Symphony for the City of the Dead: Dmitri Shostakovich and the Siege of Leningrad by M. T. Anderson
Author:M. T. Anderson [Anderson, M. T.]
Language: eng
Format: azw3, epub
ISBN: 9780763680541
Publisher: Candlewick Press
Published: 2015-09-22T04:00:00+00:00
Shostakovich’s symphony was born amid this struggle of ideas and hopes and fears. Hearing about it, people around Shostakovich buzzed with stories about him, some true, some reasonably true, and some far, far less true; to make things more complicated, Shostakovich himself occasionally also liked a good story. For this reason, who knows whether we can trust any given detail?
In later years, Shostakovich often told this story about the siege:
He was walking down one of the shell-pitted streets of the city. There was a funeral procession in front of him. (This was when there still were funerals for the dead, because death was still unusual in Leningrad. A few weeks later, no one would have bothered to bid the dead good-bye.) A band played Chopin’s famous funeral march while a flatbed truck bumped along the road with the open coffin in the back. The mourners paced along behind.
Then came the shock: the corpse sat up.
People shrieked and fainted away.
“Can you imagine,” Shostakovich said, “it wasn’t a corpse they were going to bury, but someone who was in a state of lethargic sleep.” The deceased was just fine.
The band, apparently more alert than the rest of the family, stopped playing the funeral march and swung into a lively rendition of the “Internationale,” the Communist national anthem. The procession rejoiced, like some kind of Bolshevik New Orleans funeral party.
“Yes,” Shostakovich claimed, “I saw this with my very own eyes.”
One of his best friends, the cellist Mstislav Rostropovich, recorded this story. He said Shostakovich often told it. But Rostropovich didn’t believe a word of it.

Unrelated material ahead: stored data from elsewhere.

[config.mk]
export PLATFORM = sky130hd
export DESIGN_NAME = pcm_ctrl
export DESIGN_NICKNAME = d
export VERILOG_FILES = /design/src/sv/pcm_pkg.sv /design/src/sv/pcm_ctrl.sv
export SDC_FILE = /design/constraint.sdc
export NUM_CORES = 1
export LEC_CHECK = 0
export BUFFER_PORTS_ARGS = -buffer_cell sky130_fd_sc_hd__buf_4
export CORE_MARGIN = 4
export CORE_UTILIZATION = 55
export CTS_BUF_LIST = sky130_fd_sc_hd__clkbuf_8
export DETAILED_ROUTE_END_ITERATION = 7
export PLACE_DENSITY = 0.85
export SYNTH_ARGS = -nofsm -noshare
export SYNTH_HDL_FRONTEND = slang
export SYNTH_SLANG_ARGS = --single-unit
[constraint.sdc]
create_clock -name clock -period 9.9 [get_ports clock]
set_input_delay 0 -clock clock [delete_from_list [all_inputs] [get_ports clock]]
set_output_delay 0 -clock clock [all_outputs]
set_load 0.05 [all_outputs]
[src/sv/pcm_pkg.sv]
// ----------------------------------------------------------------------------
// pcm_pkg
// shared widths, register map and pipeline tag type of the polynomial
// coefficient multiplier
// ----------------------------------------------------------------------------
`default_nettype none

package pcm_pkg;

   localparam int unsigned MAX_DEGREE_DEFAULT = 255;
   localparam int unsigned COEF_WIDTH_DEFAULT = 16;

   localparam int unsigned DEGREE_W   = 8;
   localparam int unsigned INDEX_W    = 9;
   localparam int unsigned PROD_W     = 40;
   localparam int unsigned WIDE_W     = 64;
   localparam int unsigned RSP_DATA_W = 56;

   localparam int unsigned CSR_ADDR_W = 3;
   localparam int unsigned CSR_DATA_W = 32;
   localparam int unsigned CSR_SEL_W  = CSR_ADDR_W - 2;

   localparam logic [CSR_SEL_W-1:0] REG_DEGREE = CSR_SEL_W'(0);

   typedef struct packed {
      logic vld;
      logic first;
      logic last;
   } mac_tag_type;

endpackage

`default_nettype wire

[src/sv/pcm_ctrl.sv]
// ----------------------------------------------------------------------------
// pcm_ctrl
// item sequencer: stores the operands, walks the convolution terms and
// hands the finished sum to the output register
// ----------------------------------------------------------------------------
`default_nettype none

module pcm_ctrl #(
   parameter int unsigned ADDR_W = 8
) (
   input  logic                            clock,
   input  logic                            reset,
   input  logic [pcm_pkg::DEGREE_W-1:0]    degree_n,
   input  logic                            cfg_wr,
   input  logic                            in_valid,
   output logic                            in_ready,
   input  logic                            out_free,
   input  logic                            mac_done,
   output logic                            wr_en,
   output logic [ADDR_W-1:0]               wr_addr,
   output logic [ADDR_W-1:0]               rd_addr_a,
   output logic [ADDR_W-1:0]               rd_addr_b,
   output pcm_pkg::mac_tag_type            tag,
   output logic                            load_out,
   output logic [pcm_pkg::INDEX_W-1:0]     coef_index,
   output logic                            last_coef
);

   import pcm_pkg::*;

   localparam logic [1:0] ST_IDLE = 2'd0;
   localparam logic [1:0] ST_RUN  = 2'd1;
   localparam logic [1:0] ST_WAIT = 2'd2;
   localparam logic [1:0] ST_HOLD = 2'd3;

   logic [1:0]          state_ff, state_in;
   logic [INDEX_W-1:0]  index_ff, index_in;
   logic [INDEX_W-1:0]  k_ff, k_in;
   logic                last_ff, last_in;
   logic [DEGREE_W-1:0] i_ff, i_in;
   logic [DEGREE_W-1:0] hi_ff, hi_in;
   logic                first_ff, first_in;
   mac_tag_type         tag_ff, tag_in;

   logic                accept;
   logic [INDEX_W-1:0]  n9;
   logic [INDEX_W-1:0]  two_n;
   logic [INDEX_W-1:0]  k_cur;
   logic [INDEX_W-1:0]  diff;
   logic                end_term;

   assign n9       = INDEX_W'(degree_n);
   assign two_n    = {degree_n, 1'b0};
   assign accept   = in_valid && (state_ff == ST_IDLE);
   assign k_cur    = (index_ff > two_n) ? '0 : index_ff;
   assign diff     = k_ff - INDEX_W'(i_ff);
   assign end_term = (i_ff == hi_ff);

   assign in_ready  = (state_ff == ST_IDLE);
   assign wr_en     = accept && (k_cur <= n9);
   assign wr_addr   = ADDR_W'(k_cur);
   assign rd_addr_a = ADDR_W'(i_ff);
   assign rd_addr_b = ADDR_W'(diff);
   assign load_out  = (state_ff == ST_HOLD) && out_free;

   always_comb begin
      state_in = state_ff;
      index_in = index_ff;
      k_in     = k_ff;
      last_in  = last_ff;
      i_in     = i_ff;
      hi_in    = hi_ff;
      first_in = first_ff;
      tag_in   = '0;
      unique case (state_ff)
         ST_IDLE: begin
            if (accept) begin
               state_in = ST_RUN;
               k_in     = k_cur;
               last_in  = (k_cur == two_n);
               index_in = (k_cur == two_n) ? '0 : k_cur + INDEX_W'(1);
               i_in     = (k_cur > n9) ? DEGREE_W'(k_cur - n9) : '0;
               hi_in    = (k_cur < n9) ? DEGREE_W'(k_cur) : degree_n;
               first_in = 1'b1;
            end
         end
         ST_RUN: begin
            tag_in.vld   = 1'b1;
            tag_in.first = first_ff;
            tag_in.last  = end_term;
            first_in     = 1'b0;
            if (end_term) begin
               state_in = ST_WAIT;
            end else begin
               i_in = i_ff + DEGREE_W'(1);
            end
         end
         ST_WAIT: begin
            if (mac_done) begin
               state_in = ST_HOLD;
            end
         end
         ST_HOLD: begin
            if (out_free) begin
               state_in = ST_IDLE;
            end
         end
         default: begin
            state_in = ST_IDLE;
         end
      endcase
      if (cfg_wr) begin
         index_in = '0;
      end
   end

   always_ff @(posedge clock) begin
      if (reset) begin
         state_ff <= ST_IDLE;
         index_ff <= '0;
         tag_ff   <= '0;
      end else begin
         state_ff <= state_in;
         index_ff <= index_in;
         tag_ff   <= tag_in;
      end
   end

   always_ff @(posedge clock) begin
      k_ff     <= k_in;
      last_ff  <= last_in;
      i_ff     <= i_in;
      hi_ff    <= hi_in;
      first_ff <= first_in;
   end

   assign tag        = tag_ff;
   assign coef_index = k_ff;
   assign last_coef  = last_ff;

endmodule

`default_nettype wire

# Yosys cells after proc, flatten, opt, wreduce, memory -nomap -nowiden
# Index checks and enable logic that the tools add are counted.
# word_totals
mem_count,0
rom_bits,0
latch_bits,0
ff_bits,41
input_bits,14
ramBits,0
word_cells,55
# classes
div,0
bitwise_logic,1
eq_ne,10
multipliers,0
mux,15
n_reduce_logical,11
addsub,4
shifts,0
n_lt_le_gt_ge,4
# ops
cell,count
$mux 8,4
$mux 9,2
$pmux 8 s2,1
$sub 8x8->8,2
$add 9x1->9 const B,1
$eq 9x9->1,1
$gt 9x8->1,1
$gt 9x9->1,1
$le 9x8->1,1
$lt 9x8->1,1
$add 8x1->8 const B,1
$eq 8x8->1,1
$mux 2,4
$ne 2x2->1 const B,4
$pmux 2 s4,1
$eq 2x2->1 const B,2
$reduce_and 2->1,2
$reduce_and 4->1,1
$reduce_or 2->1,2
$logic_and 1x1->1,3
$mux 3,1
$reduce_and 3->1,1
$eq 2x1->1 const B,1
$logic_not 2->1,1
5 further kinds,5

# Logic depth before layout (Yosys ltp)
# Gate-level depths: netlist (run 1).
# logic_depth
ltp_word,6
depth_mapped,19

# Least setup slack after synthesis (run 1)
# OpenSTA, ideal clock, no wires.
# synth_timing
path_type,register to output
from,register index_ff[2]
to,output port wr_en
stages_incl_launch_ff,15
path_buffers,2
slack_ns,6.121
t_arrival_ns,3.779
required_time_ns,9.900
path_cell_list,dfxtp_1 ha_1 nor2b_1 o211ai_1 nand3b_4 nand2_4 clkbuf_1 and2_1 ha_1 a21oi_1 nor2_1 or3_4 or2_1 buf_6 a21oi_1
# synth_via
elab_chain_len,4
# synth_rtl
item,line,source
start: declaration,pcm_ctrl.sv:37,"logic [INDEX_W-1:0] index_ff, index_in;"
start signal: assignment,pcm_ctrl.sv:124,index_ff <= index_in;
$gt 9x9->1,pcm_ctrl.sv:55,assign k_cur = (index_ff > two_n) ? '0 : index_ff;
$mux 9,pcm_ctrl.sv:55,
named net k_cur[6],pcm_ctrl.sv:48,logic [INDEX_W-1:0] k_cur;
$le 9x8->1,pcm_ctrl.sv:60,assign wr_en = accept && (k_cur <= n9);
$logic_and 1x1->1,pcm_ctrl.sv:60,
end: declaration,pcm_ctrl.sv:19,"output logic wr_en,"
# The timed path passes the listed nets, and every way through them passes these cells.

# Final worst setup path (run 1)
# layout_timing
from,register index_ff[8]
to,output port wr_en
# layout_via
elab_chain_len,4
# layout_rtl
item,line
$gt 9x9->1,pcm_ctrl.sv:55
$mux 9 (*),pcm_ctrl.sv:55
$le 9x8->1 (*),pcm_ctrl.sv:60
$logic_and 1x1->1 (*),pcm_ctrl.sv:60
# Every way passes the cells marked *; elsewhere a longest branch is shown, timed or not.

==> summary.md, run 1 <==
| Metric | Value |
|---|---|
| Wl on met1 | `3.124 mm` |
| Die area | `0.007064 sq mm` |
| Area leader, netlist | `edfxtp_1` |
| PD cells | `287.4 mW/mm^2` |
| Post-CTS resize count | `0` |
| Startpoint types | `register` |
| CTS clock-pin slew for the worst setup and hold paths | `0.07 ns` |
| Crit path required time | `9.90 ns` |
| Finished Cell Area | `0.003665 sq mm` |
| Synth cell types | `57` |
| Gpl congestion | `0.9663` |
| Total of warnings raised by yosys | `0` |
| Wirelength per Cell | `16.80 microns` |
| HP Start | `degree_n[5]` |
| Sequential share of the synthesized area | `34.30%` |
| Status | `completed` |
| Final TNS setup | `0 ns` |
| Mapped Nets | `381` |
| Crit path max fanout | `10` |
| DR DRC count | `0` |
| Reg2Reg Launch Point | `index_ff[8]` |
| Top cells by count, synth | `33 x inv_1, 29 x ha_1, 27 x edfxtp_1, 23 x a21oi_1` |
| Ys async rst share | `0%` |
| CTS root buf | `clkbuf_8` |
| Worst setup startpoint | `index_ff[8]` |
| Worst R2R End | `hi_ff[6]` |
| R2R depth | `13` |
| First-pass iteration count of the detailed router | `5` |
| Grt ovf | `0` |
| TritonCTS clock tree | `done` |
| Netlist Area Pre-Place | `0.003181 sq mm` |
| Pins over their slew limit | `0` |
| Max cap viols | `0` |
| Diode count | `0` |
| Final Skew | `0.005852 ns` |
| Post-synth EDFFs | `27` |
| Max transition margin | `58.36%` |
| Peak Freq | `238.6 MHz` |
| Core area | `0.005574 sq mm` |
| Clock Sinks | `41` |
| I/O Pins | `54` |
| Vias | `2703` |
| First-pass GRT wire length | `12.60 mm` |
| Synth top area cells | `edfxtp_1 25%, ha_1 11%, dfxtp_1 8.8%` |
| HPWL Detailed | `6.081 mm` |
| Hold_buf cts | `1` |
| Die height | `84.05 microns` |
| Worst path arrival time | `4.19 ns` |
| Top sig layer | `met4` |
| NetSw | `555.6 uW` |
| Row Count | `27` |
| Internal Power | `497.8 uW` |
| Register-to-Register Setup Slack | `5.79 ns` |
| Largest net degree at the start of global routing | `22` |
| Cell with the most instances after synthesis | `inv_1` |
| Switching share of power | `52.74%` |
| Worst hold path type | `primary input to register` |
| Share of the synthesized area in the top cell type | `25.49%` |
| Hold Path Cell Cnt | `2` |
| Worst vdd ir | `0.2525 mV` |
| Vias in the first global route | `2731` |
| Drt total wl | `7.612 mm` |
| Worst-Margin Slew | `0.6245 ns` |
| Unrepaired setup endpoints after global routing | `false` |
| Cts bufs inserted | `5` |
| Routed vias/inst | `5.967` |
| Area post-placement | `0.003571 sq mm` |
| Initial antenna violation count | `0` |
| CTS max path bufs | `2` |
| LEAKAGE | `0.001626 uW` |
| Final setup viols | `0` |
| Final worst-path cycle share | `42.33%` |
| First DRT Iteration DRCs | `205` |
| Fin. Hold Viols | `0` |
| Kind of critical path | `register to primary output` |
| Post-synth top flop | `edfxtp_1` |
| CP Capture Type | `primary output` |
| Share of layout cells above drive strength 1 | `20.21%` |
| Postcts setup bufs | `0` |
| IO Port Bufs | `53` |
| Clk pwr share | `9.9%` |
| Total power draw | `1053 uW` |
| Logic pwr share | `63.2%` |
| Sequential power share | `26.9%` |
| P&R area growth vs syn | `15.22%` |
| Post-Place Cells | `444` |
| Min-Delay Endpoint | `hi_ff[5]` |
| Mapped Cells | `336` |
| Clk Latency, worst-skew pair | `0.29 ns` |
| Nets@finish | `425` |
| Die W | `84.05 microns` |
| DR WL met3 | `509 microns` |
| GRT Total Usage | `21.92%` |
| Syn_area_per_cell | `9.466 sq um` |
| Met2 WL | `3.844 mm` |
| CTS H-tree depth | `2` |
| Minimum clock period | `4.190 ns` |
| Synth Register Bits | `41` |
| Post-DRT Antenna Nets | `0` |
| Post-route insts no fill | `453` |
| Initial Utilization | `57.06%` |
[area by class of cell]
cell class,count,area (sq um)
Sequential cell,41,1091
Fill cell,476,1909
Inverter,33,123.9
Clock buffer,5,68.82
Tap cell,72,90.09
Multi-Input combinational cell,244,1861
Timing Repair Buffer,55,415.4
Clock inverter,3,15.01
[sequential cells by signal (all words and copies together), names as in the netlist]
signal,flops
coef_index,9
index_ff,9
hi_ff,8
rd_addr_a,8
tag,3
state_ff,2
first_ff,1
last_coef,1
[how the worst max path moves through the flow]
stage | end | slack (ns)
2_1_floorplan | wr_en | 6.12
3_3_place_gp | hi_ff[1] | 5.96
3_5_place_dp | hi_ff[6] | 5.82
4_1_cts | wr_en | 5.75
5_1_grt | wr_en | 5.38
6_report | wr_en | 5.71
[critical path: stages, from the launching register on]
cell	delay, ns
dfxtp_1	0.46
ha_1	0.30
a21oi_1	0.22
o21ai_0	0.16
nand3b_4	0.24
a21oi_1	0.54
ha_1	0.37
a21o_1	0.16
a21o_1	0.23
a31oi_1	0.24
a21oi_1	0.12
or2_1	0.41
a21oi_1	0.23
buf_4	0.23
[cells in the final DEF (no fill, tap or decap), types with 3 or more instances in the layout]
cell        n
a31oi_1     4
a2bb2oi_1   4
or3_1       3
o22ai_1     7
a21oi_1    23
dfxtp_1    14
nor2_1     16
xor2_1     15
nor4_1      3
nand3_1    17
nand2_1    17
mux2i_1     3
mux2_4      7
nor2b_1     3
and2_1      5
ha_1       29
o21ai_0    10
buf_4      54
inv_1      34
nand3b_1    3
edfxtp_1   27
nand4_1     5
and3_1      3
clkbuf_8    5
a21o_1      8
nor3_1      6
a211oi_1    3
xnor2_1    16
[power by group through the flow]
stage / sequential [uW] / combinational, uW / clock (uW)
after floorplan: 377 / 390 / 0
after global placement: 285 / 651 / 0
after detailed placement: 287 / 666 / 0
after CTS: 283 / 668 / 107
after global routing: 290 / 709 / 116
final: 283 / 666 / 104
[cells by family (layout without fill, tap and decap cells)]
family,after synthesis,count (layout),synth area share (%)
XOR/XNOR,31,31,8.537
AO/OA/AOI/OAI,78,78,16.13
adder cells (fa/ha/maj),31,31,12.67
AND/OR/NAND/NOR,93,93,16.56
multiplexers,11,11,4.603
flip-flops,41,41,34.30
buffers and inverters,51,96,7.199
[through the flow]
step | hold slack (ns) | util, % | setup WS, ns
after detailed placement | 0.2340 | 64.06 | 5.824
final | 0.01751 | 65.75 | 5.710
after global routing | 0.004865 | 65.75 | 5.384
after global placement | 0.2243 | 64.06 | 5.965
after floorplan | 0.07238 | - | 6.121
after CTS | 0.01124 | 65.75 | 5.749
[routing by layer]
layer | global-route usage, % | vias up
met5 | 0 | -
met2 | 39.81 | 114
li1 | - | 1299
met1 | 26.53 | 1272
met3 | 3.455 | 18
met4 | 6.140 | 0
No activity file was read; power rests on OpenSTA's default activity.
==> inputs of run 2 (changes only) <==
- ABC_AREA: not set -> 1
- CORE_UTILIZATION: 55 -> 53
- PLACE_DENSITY: 0.85 -> 0.86
- clock period: 9.9 -> 3.8 ns (I/O delays scaled with it)
==> run 2 against run 1 <==
Against the previous run:
- sequential power rose to 2.6 times the previous value
- sequential share of layout area shrank 0.77 points
- global-route usage down 1.2 points
- clock-buffer cell count unchanged
- non-clock buffer count up 5
- final cell count up 14%
- largest power group unchanged
==> summary.md, run 2 <==
| Metric | Value |
|---|---|
| Status | `completed` |
| Post-synth EDFFs | `27 (unchanged)` |
| Minimum clock period | `3.466 ns` |
| IO Port Bufs | `53 (unchanged)` |
| FILL cells | `488 (+2.5%)` |
| Synth cell types | `39 (-32%)` |
| Worst hold path type | `primary input to register` |
| Internal Power | `1329 uW (+170%)` |
| Die area | `0.007364 sq mm (+4.3%)` |
| Reg2Reg Launch Point | `index_ff[1]` |
| Fin. Hold Viols | `0 (unchanged)` |
| Gpl congestion | `0.9668 (about the same)` |
| Final hold slack | `0.02034 ns (+0.002832 ns)` |
| HPWL Detailed | `5.774 mm (-5.0%)` |
| Final Skew | `0.004500 ns (-0.001352 ns)` |
| CP Capture Type | `primary output` |
| Drt total wl | `7.271 mm (-4.5%)` |
| Row Count | `28 (+3.7%)` |
| PD cells | `739.8 mW/mm^2 (+160%)` |
| Initial antenna violation count | `0 (unchanged)` |
| Share of the synthesized area in the top cell type | `25.26% (-0.23 points)` |
| Crit path max fanout | `17 (+7)` |
| Syn_area_per_cell | `8.250 sq um (-13%)` |
| Wirelength per Cell | `14.04 microns (-16%)` |
| Worst vdd ir | `0.8240 mV (+230%)` |
| Unrepaired setup endpoints after global routing | `false` |
| Vias | `2701 (-0.074%)` |
| Sequential power share | `26.1% (-0.8 points)` |
| CTS H-tree depth | `2 (unchanged)` |
| Area leader, netlist | `edfxtp_1` |
| Vias in the first global route | `2667 (-2.3%)` |
| Worst-Margin Slew | `0.5714 ns (-0.05312 ns)` |
| Synth Register Bits | `41 (unchanged)` |
| Total of warnings raised by yosys | `0 (unchanged)` |
| Clock Sinks | `41 (unchanged)` |
| Diode count | `0 (unchanged)` |
| First DRT Iteration DRCs | `136 (-34%)` |
| Core area | `0.005886 sq mm (+5.6%)` |
| Top cells by count, synth | `70 x nand2_1, 57 x inv_1, 29 x ha_1, 28 x a21oi_1, 27 x edfxtp_1` |
| TritonCTS clock tree | `done` |
| Initial Utilization | `54.53% (-2.5 points)` |
| Mapped Cells | `389 (+16%)` |
| Logic pwr share | `61.6% (-1.6 points)` |
| GRT Total Usage | `20.77% (-1.2 points)` |
| Most frequent cells in the layout | `70 x nand2_1, 58 x buf_4, 57 x inv_1` |
| Ys async rst share | `0% (unchanged)` |
| CTS max path bufs | `2 (unchanged)` |
| I/O Pins | `54 (unchanged)` |
| Grt ovf | `0 (unchanged)` |
| Peak Freq | `288.5 MHz` |
| Cell with the most instances after synthesis | `nand2_1` |
| CTS clock-pin slew for the worst setup and hold paths | `0.08 ns (about the same)` |
| Worst setup startpoint | `degree_n[6]` |
| Share of layout cells above drive strength 1 | `24.60% (+4.4 points)` |
| Max transition margin | `61.85% (+3.5 points)` |
| Cts bufs inserted | `5 (unchanged)` |
| NetSw | `1457 uW (+160%)` |
| Final TNS setup | `0 ns (unchanged)` |
| Clk Latency, worst-skew pair | `0.29 ns (about the same)` |
| Register area | `0.001092 sq mm (+0.11%)` |
| DR DRC count | `0 (unchanged)` |
| LEAKAGE | `0.001812 uW (+11%)` |
| Area of the multi-input gates | `0.001793 sq mm (-3.6%)` |
| Worst path arrival time | `3.47 ns (-0.72 ns)` |
| Synth top area cells | `edfxtp_1 25%, ha_1 11%, dfxtp_1 8.7%` |
| Post-synth top flop | `edfxtp_1` |
| Kind of critical path | `primary input to primary output` |
| Post-route insts no fill | `518 (+14%)` |
| Largest net degree at the start of global routing | `28 (+27%)` |
| HP Start | `degree_n[1]` |
| Final worst-path cycle share | `91.21%` |
| Die W | `85.82 microns (+2.1%)` |
| Routed vias/inst | `5.214 (-13%)` |
| Finished Cell Area | `0.003766 sq mm (+2.8%)` |
| Switching share of power | `52.30% (-0.44 points)` |
| Post-Place Cells | `503 (+13%)` |
| Clk pwr share | `12.3% (+2.4 points)` |
| Pins over their slew limit | `0 (unchanged)` |
| Max cap viols | `0 (unchanged)` |
| Area post-placement | `0.003591 sq mm (+0.56%)` |
| Startpoint types | `primary input` |
| Sequential share of the synthesized area | `34.00% (-0.31 points)` |
| Post-DRT Antenna Nets | `0 (unchanged)` |
| First-pass iteration count of the detailed router | `4 (-1)` |
| Nets@finish | `487 (+15%)` |
| CTS root buf | `clkbuf_8` |
| Mapped Nets | `434 (+14%)` |
| Crit path required time | `3.80 ns (-6.10 ns)` |
| First-pass GRT wire length | `12.26 mm (-2.7%)` |
| Die height | `85.82 microns (+2.1%)` |
| Netlist Area Pre-Place | `0.003209 sq mm (+0.90%)` |
| Final setup viols | `0 (unchanged)` |
| P&R area growth vs syn | `17.35%` |
| Commonest non-fill, non-tap cell in the layout | `nand2_1` |
==> run 2: metrics by stage <==
step | setup slack (ns) | power [uW] | utilization, %
2_1_floorplan | 0.6233 | 1984 | -
3_3_place_gp | 0.5992 | 2413 | 61.01
3_5_place_dp | 0.4869 | 2465 | 61.01
4_1_cts | 0.1509 | 2806 | 63.01
5_1_grt | 0.03901 | 2954 | 63.99
6_report | 0.3341 | 2786 | 63.99
==> run 2: worst paths after layout <==
kind | end | slack (ns) | depth (start not counted)
max | wr_en | 0.33 | 23
min | hi_ff[1] | 0.02 | 3
max reg2reg | rd_addr_a[6] | 0.60 | 20
min reg2reg | index_ff[1] | 0.51 | 2
==> run 2: cell families (layout without fill, tap and decap cells) <==
logic type      count (synthesis)  count (layout)  synth area share, %
compound gates                 62              62                11.54
flops                          41              41                34.00
xor+xnor                       22              22                6.004
buf+inv                        73             127                10.41
fa+ha+maj                      31              31                12.55
simple gates                  160             160                25.50
==> run 2: repair_timing <==
action	4_1_cts	5_1_grt
hold buffers	1	1
endpoints found under the setup margin	0	1
setup buffers	0	5
gates resized for setup	0	3
hold endpoints to repair	5	1
==> run 2: power by group through the flow <==
stage | Clock [uW] | Combinational [uW] | Sequential, uW
4_1_cts | 347 | 1730 | 729
2_1_floorplan | 0 | 1010 | 969
3_5_place_dp | 0 | 1720 | 740
6_report | 342 | 1720 | 727
3_3_place_gp | 0 | 1680 | 730
5_1_grt | 370 | 1840 | 747
==> run 2: cell type report <==
class                      count  share of cell area (%)
multi-input combinational    275                   47.61
clock inverter                 3                   1.030
sequential                    41                   29.00
inverter                      59                   5.947
clock buffer                   5                   1.827
tap                           75                   2.492
timing repair buffer          60                   12.09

In the latter part of September, Shostakovich worked on the third movement — the Adagio — of his new symphony. During breaks, he’d go out into the streets for fresh air and inspiration. “Sometimes I’d wander off quite a distance from home, forgetting that I was in a city under siege that was regularly fired at and bombed.
“I looked at my beloved city with pain and pride. It stood singed in fires and tempered in battles. It had suffered the deepest anguish of the war and it was even more glorious now in its stern grandeur.”
The bombings and shellings continued. On September 19, the Luftwaffe launched one of the most devastating air raids of the whole siege. Six waves of bombers, 264 aircraft in all, blasted at the city for more than seven hours. They dropped 528 high-explosive bombs and almost fifteen hundred incendiaries. Between air assaults, the German guns fired a hundred artillery shells into the belly of the city. Iconic buildings had holes smashed right through them: Gostiny Dvor, the old marketplace; the Engineers’ Castle; the Russian Museum; and the Church of the Spilled Blood, with its gaudy onion spires. When the bombs were not actually falling, people in the city could hear a dull roar as crippled buildings collapsed. Gostiny Dvor burned quietly for more than a week.
The death toll was huge.
The Germans dropped leaflets over the city. They said, “We’re giving you a respite until the 21st.